ABOUT THIS TASK →
Can you quote, word for word, every line from the first line of the records below through the line containing "read clears rx_valid", and nothing else?

Stored items →
=== Section Start ===
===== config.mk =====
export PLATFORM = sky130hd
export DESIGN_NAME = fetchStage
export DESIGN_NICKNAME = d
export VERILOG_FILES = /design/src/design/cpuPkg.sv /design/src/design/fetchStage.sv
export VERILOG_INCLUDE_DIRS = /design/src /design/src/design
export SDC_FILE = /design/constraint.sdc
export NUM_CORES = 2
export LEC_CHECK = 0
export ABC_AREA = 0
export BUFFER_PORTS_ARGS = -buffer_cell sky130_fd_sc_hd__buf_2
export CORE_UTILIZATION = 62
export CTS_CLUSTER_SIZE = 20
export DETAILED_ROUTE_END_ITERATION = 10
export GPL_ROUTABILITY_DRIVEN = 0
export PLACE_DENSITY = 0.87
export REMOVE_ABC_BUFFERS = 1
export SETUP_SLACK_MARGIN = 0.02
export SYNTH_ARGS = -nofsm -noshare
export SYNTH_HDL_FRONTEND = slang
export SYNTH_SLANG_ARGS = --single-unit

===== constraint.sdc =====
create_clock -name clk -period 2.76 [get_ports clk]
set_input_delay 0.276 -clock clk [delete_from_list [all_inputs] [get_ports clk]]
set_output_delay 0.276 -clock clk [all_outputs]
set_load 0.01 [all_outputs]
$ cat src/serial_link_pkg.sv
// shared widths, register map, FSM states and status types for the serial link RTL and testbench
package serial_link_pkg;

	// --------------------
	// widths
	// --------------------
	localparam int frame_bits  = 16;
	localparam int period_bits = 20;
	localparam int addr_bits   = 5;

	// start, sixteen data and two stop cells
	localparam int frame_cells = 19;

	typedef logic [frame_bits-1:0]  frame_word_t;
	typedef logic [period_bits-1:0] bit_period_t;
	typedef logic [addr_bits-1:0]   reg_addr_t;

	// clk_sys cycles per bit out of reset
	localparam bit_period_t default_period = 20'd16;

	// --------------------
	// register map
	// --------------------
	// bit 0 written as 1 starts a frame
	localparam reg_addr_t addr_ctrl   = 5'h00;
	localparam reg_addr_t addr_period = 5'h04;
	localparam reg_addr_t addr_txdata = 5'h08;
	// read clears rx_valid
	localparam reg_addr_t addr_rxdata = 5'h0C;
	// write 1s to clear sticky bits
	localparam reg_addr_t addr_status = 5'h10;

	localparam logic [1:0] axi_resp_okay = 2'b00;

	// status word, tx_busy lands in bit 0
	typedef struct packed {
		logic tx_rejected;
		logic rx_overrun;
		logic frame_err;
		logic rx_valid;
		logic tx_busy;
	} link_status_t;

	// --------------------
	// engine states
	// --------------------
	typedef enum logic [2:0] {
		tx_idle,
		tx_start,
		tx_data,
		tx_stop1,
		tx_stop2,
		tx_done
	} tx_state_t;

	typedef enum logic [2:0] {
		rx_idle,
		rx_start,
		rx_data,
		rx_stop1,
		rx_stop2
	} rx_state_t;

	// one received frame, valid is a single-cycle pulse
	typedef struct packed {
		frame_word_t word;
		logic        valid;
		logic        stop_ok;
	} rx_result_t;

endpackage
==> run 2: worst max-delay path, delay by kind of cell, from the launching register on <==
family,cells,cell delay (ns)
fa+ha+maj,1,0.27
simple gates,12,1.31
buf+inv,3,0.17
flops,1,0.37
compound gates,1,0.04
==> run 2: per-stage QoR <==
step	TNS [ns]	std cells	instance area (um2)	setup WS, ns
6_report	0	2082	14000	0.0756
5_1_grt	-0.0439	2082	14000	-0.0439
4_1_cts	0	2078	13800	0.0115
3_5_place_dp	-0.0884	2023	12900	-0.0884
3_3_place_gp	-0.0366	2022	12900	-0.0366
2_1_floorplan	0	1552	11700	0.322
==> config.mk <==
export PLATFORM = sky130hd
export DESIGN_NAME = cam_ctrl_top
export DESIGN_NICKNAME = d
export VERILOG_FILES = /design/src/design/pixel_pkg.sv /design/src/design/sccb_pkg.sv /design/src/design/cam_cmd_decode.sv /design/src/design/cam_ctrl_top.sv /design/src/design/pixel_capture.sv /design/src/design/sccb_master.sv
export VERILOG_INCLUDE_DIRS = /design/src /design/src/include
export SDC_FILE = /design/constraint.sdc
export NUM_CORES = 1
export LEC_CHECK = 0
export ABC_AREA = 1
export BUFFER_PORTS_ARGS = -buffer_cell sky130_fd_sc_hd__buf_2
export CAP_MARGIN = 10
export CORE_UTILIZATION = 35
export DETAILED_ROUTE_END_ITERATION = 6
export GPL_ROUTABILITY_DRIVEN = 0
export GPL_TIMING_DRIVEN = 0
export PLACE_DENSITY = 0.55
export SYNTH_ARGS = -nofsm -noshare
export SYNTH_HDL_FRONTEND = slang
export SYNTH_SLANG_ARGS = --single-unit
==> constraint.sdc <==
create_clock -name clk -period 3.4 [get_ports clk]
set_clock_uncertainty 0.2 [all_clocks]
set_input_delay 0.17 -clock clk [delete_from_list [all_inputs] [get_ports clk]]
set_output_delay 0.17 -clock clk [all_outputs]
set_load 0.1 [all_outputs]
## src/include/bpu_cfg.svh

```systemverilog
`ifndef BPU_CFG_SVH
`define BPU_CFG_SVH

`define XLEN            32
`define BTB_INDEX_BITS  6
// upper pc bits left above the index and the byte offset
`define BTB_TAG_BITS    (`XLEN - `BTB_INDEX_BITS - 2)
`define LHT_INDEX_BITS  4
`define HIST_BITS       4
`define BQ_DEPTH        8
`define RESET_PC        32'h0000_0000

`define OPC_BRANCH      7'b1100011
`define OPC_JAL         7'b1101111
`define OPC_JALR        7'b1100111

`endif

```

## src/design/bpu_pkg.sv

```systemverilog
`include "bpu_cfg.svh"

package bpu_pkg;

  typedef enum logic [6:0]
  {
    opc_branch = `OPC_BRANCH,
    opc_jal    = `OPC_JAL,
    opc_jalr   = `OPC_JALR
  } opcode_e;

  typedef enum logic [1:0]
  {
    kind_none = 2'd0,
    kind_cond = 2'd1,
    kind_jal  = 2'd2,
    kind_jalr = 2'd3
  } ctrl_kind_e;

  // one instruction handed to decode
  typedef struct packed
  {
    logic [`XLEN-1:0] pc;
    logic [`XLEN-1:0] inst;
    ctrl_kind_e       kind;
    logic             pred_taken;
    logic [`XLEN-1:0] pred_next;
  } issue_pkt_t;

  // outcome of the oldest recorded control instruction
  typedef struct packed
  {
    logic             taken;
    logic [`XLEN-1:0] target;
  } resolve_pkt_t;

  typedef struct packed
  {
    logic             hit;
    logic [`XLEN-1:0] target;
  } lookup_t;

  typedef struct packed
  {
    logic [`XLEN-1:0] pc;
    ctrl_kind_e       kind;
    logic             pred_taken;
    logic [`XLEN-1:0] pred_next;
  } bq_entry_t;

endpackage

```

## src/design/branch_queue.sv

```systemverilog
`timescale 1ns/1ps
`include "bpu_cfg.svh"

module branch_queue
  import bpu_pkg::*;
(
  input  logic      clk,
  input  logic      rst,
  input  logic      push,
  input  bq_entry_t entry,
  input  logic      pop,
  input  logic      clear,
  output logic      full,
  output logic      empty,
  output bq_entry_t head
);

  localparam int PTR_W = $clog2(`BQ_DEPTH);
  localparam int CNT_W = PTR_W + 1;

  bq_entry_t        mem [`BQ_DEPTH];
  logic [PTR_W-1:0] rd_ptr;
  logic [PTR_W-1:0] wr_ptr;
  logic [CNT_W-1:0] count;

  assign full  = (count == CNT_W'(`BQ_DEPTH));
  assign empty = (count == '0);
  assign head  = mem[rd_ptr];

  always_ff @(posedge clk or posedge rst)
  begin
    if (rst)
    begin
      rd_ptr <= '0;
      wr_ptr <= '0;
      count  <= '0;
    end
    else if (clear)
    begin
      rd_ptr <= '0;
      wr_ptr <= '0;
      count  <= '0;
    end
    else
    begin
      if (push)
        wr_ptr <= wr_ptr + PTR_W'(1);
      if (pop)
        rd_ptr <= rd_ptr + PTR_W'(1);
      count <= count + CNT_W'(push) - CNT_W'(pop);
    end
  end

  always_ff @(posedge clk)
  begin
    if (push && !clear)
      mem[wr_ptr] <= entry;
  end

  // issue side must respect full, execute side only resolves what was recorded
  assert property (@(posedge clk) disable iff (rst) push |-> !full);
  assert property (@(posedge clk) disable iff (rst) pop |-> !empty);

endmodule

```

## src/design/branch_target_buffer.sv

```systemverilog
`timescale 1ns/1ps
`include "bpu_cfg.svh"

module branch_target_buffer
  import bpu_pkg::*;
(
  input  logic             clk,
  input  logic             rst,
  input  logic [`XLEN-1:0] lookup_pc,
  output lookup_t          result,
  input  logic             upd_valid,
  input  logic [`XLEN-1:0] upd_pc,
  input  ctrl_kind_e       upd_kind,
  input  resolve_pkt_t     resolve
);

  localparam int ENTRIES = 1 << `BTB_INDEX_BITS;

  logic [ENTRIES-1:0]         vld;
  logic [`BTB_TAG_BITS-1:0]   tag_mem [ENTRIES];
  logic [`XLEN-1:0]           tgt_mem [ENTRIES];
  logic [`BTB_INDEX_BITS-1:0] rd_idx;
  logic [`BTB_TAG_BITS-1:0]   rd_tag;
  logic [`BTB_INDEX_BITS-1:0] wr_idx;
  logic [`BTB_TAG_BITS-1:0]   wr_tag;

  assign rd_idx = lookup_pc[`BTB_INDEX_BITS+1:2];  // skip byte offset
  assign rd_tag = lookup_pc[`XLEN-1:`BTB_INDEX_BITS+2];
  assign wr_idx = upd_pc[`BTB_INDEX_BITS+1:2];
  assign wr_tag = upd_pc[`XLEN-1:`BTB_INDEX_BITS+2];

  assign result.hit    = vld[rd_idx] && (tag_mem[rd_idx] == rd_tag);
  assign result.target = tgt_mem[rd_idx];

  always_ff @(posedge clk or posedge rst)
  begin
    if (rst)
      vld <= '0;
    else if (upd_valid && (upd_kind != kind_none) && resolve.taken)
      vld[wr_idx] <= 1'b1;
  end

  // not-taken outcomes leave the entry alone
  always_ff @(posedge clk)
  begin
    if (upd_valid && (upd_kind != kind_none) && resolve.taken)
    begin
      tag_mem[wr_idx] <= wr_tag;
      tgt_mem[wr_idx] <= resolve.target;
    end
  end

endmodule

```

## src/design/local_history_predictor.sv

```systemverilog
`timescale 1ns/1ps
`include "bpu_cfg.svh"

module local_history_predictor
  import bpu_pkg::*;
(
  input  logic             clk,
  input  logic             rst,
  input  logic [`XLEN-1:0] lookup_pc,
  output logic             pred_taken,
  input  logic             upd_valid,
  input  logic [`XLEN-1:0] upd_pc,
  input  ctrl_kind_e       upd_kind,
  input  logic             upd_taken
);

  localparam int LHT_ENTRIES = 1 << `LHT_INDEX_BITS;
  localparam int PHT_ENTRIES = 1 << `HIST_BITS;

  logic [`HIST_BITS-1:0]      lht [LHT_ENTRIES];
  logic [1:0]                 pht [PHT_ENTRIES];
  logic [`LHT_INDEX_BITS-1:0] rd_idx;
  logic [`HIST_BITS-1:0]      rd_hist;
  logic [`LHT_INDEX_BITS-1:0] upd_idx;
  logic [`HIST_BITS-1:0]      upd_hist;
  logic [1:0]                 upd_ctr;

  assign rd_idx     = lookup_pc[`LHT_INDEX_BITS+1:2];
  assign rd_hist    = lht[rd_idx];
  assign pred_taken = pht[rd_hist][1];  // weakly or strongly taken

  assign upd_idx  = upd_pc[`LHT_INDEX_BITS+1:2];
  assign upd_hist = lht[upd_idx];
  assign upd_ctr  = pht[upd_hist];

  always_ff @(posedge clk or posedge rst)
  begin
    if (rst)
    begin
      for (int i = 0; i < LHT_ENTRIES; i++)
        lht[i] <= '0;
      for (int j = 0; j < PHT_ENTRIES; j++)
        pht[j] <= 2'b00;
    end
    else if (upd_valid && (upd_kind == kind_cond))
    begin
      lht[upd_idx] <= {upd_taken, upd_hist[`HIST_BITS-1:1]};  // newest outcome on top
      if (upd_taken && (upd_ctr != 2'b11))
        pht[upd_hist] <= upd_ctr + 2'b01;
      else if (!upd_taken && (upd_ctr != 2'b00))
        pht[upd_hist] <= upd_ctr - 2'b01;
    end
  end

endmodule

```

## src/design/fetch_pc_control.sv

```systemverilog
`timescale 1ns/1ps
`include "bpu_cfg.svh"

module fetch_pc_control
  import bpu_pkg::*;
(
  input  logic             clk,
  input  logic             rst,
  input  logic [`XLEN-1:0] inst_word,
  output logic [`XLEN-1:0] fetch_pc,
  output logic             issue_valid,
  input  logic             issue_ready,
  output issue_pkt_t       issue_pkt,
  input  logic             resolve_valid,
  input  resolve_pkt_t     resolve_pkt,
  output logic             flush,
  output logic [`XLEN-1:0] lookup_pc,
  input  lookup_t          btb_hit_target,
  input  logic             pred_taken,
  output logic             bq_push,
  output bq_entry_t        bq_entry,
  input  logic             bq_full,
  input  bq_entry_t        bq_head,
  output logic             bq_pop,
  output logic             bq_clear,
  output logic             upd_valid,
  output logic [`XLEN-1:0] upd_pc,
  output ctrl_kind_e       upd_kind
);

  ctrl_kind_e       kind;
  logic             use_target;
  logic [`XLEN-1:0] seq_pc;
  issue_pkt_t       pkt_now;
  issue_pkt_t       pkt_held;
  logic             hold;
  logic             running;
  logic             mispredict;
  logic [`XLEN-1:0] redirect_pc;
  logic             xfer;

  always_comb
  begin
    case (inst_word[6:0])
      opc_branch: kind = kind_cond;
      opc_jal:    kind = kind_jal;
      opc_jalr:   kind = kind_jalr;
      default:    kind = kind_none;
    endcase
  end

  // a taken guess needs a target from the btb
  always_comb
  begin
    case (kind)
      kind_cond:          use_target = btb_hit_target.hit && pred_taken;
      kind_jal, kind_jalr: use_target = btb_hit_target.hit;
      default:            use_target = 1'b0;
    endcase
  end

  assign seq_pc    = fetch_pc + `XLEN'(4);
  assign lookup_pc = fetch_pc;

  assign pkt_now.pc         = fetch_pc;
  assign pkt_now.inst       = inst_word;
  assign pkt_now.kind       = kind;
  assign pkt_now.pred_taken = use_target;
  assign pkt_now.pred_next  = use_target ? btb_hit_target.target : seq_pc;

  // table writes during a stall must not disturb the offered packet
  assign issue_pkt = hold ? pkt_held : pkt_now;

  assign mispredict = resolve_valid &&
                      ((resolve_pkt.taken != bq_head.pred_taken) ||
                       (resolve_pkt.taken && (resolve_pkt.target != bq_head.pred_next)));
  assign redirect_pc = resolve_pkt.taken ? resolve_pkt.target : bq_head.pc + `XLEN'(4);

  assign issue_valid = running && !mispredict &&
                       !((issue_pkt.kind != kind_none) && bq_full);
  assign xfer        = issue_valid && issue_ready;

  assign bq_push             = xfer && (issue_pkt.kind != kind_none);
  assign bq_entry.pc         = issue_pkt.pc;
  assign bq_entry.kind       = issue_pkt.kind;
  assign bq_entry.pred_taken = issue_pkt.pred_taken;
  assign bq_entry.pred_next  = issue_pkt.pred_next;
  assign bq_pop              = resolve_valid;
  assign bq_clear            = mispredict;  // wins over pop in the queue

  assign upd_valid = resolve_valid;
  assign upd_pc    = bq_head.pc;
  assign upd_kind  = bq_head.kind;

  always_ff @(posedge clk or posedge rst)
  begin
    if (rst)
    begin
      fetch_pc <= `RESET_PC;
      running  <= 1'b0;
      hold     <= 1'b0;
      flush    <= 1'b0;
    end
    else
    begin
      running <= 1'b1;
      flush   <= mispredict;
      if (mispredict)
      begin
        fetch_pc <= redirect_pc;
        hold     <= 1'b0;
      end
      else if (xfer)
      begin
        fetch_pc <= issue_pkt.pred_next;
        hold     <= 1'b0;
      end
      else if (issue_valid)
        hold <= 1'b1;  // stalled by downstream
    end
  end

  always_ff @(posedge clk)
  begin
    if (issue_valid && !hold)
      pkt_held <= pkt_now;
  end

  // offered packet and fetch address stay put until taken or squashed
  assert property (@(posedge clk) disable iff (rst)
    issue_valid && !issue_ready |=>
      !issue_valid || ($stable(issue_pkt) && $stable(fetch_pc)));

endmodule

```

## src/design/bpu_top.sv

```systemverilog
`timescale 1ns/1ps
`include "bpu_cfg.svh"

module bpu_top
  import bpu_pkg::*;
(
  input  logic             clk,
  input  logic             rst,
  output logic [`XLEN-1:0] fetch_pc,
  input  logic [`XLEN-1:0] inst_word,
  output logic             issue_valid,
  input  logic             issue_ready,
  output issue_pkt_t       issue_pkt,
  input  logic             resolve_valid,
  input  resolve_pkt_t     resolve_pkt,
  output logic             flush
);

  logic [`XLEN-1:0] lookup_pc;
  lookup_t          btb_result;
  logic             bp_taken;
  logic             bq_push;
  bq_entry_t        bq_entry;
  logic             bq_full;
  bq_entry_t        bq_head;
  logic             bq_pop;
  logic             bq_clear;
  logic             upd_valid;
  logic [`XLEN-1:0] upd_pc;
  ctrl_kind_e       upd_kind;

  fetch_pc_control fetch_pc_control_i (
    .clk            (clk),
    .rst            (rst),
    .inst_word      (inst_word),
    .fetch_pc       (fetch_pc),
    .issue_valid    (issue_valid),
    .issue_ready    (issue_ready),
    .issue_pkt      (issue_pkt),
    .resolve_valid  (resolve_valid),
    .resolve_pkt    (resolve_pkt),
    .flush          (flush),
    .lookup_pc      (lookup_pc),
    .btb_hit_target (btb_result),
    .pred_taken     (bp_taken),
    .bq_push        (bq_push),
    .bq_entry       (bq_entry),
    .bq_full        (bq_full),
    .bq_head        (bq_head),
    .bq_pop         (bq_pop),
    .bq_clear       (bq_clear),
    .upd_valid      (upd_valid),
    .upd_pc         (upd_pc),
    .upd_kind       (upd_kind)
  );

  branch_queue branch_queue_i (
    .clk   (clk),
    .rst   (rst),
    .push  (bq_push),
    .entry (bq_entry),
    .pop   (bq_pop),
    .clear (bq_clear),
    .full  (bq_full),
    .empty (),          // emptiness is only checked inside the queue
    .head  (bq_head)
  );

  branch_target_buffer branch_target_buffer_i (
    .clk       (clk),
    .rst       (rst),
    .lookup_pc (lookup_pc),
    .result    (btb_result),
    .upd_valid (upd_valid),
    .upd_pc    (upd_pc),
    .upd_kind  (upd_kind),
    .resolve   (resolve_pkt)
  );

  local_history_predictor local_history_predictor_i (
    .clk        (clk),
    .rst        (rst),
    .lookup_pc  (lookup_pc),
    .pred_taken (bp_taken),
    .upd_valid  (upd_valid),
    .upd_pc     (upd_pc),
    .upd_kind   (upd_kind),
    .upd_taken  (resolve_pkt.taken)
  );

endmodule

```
=== Section End ===
ANSWER BELOW →
===== config.mk =====
export PLATFORM = sky130hd
export DESIGN_NAME = fetchStage
export DESIGN_NICKNAME = d
export VERILOG_FILES = /design/src/design/cpuPkg.sv /design/src/design/fetchStage.sv
export VERILOG_INCLUDE_DIRS = /design/src /design/src/design
export SDC_FILE = /design/constraint.sdc
export NUM_CORES = 2
export LEC_CHECK = 0
export ABC_AREA = 0
export BUFFER_PORTS_ARGS = -buffer_cell sky130_fd_sc_hd__buf_2
export CORE_UTILIZATION = 62
export CTS_CLUSTER_SIZE = 20
export DETAILED_ROUTE_END_ITERATION = 10
export GPL_ROUTABILITY_DRIVEN = 0
export PLACE_DENSITY = 0.87
export REMOVE_ABC_BUFFERS = 1
export SETUP_SLACK_MARGIN = 0.02
export SYNTH_ARGS = -nofsm -noshare
export SYNTH_HDL_FRONTEND = slang
export SYNTH_SLANG_ARGS = --single-unit

===== constraint.sdc =====
create_clock -name clk -period 2.76 [get_ports clk]
set_input_delay 0.276 -clock clk [delete_from_list [all_inputs] [get_ports clk]]
set_output_delay 0.276 -clock clk [all_outputs]
set_load 0.01 [all_outputs]
$ cat src/serial_link_pkg.sv
// shared widths, register map, FSM states and status types for the serial link RTL and testbench
package serial_link_pkg;

	// --------------------
	// widths
	// --------------------
	localparam int frame_bits  = 16;
	localparam int period_bits = 20;
	localparam int addr_bits   = 5;

	// start, sixteen data and two stop cells
	localparam int frame_cells = 19;

	typedef logic [frame_bits-1:0]  frame_word_t;
	typedef logic [period_bits-1:0] bit_period_t;
	typedef logic [addr_bits-1:0]   reg_addr_t;

	// clk_sys cycles per bit out of reset
	localparam bit_period_t default_period = 20'd16;

	// --------------------
	// register map
	// --------------------
	// bit 0 written as 1 starts a frame
	localparam reg_addr_t addr_ctrl   = 5'h00;
	localparam reg_addr_t addr_period = 5'h04;
	localparam reg_addr_t addr_txdata = 5'h08;
	// read clears rx_valid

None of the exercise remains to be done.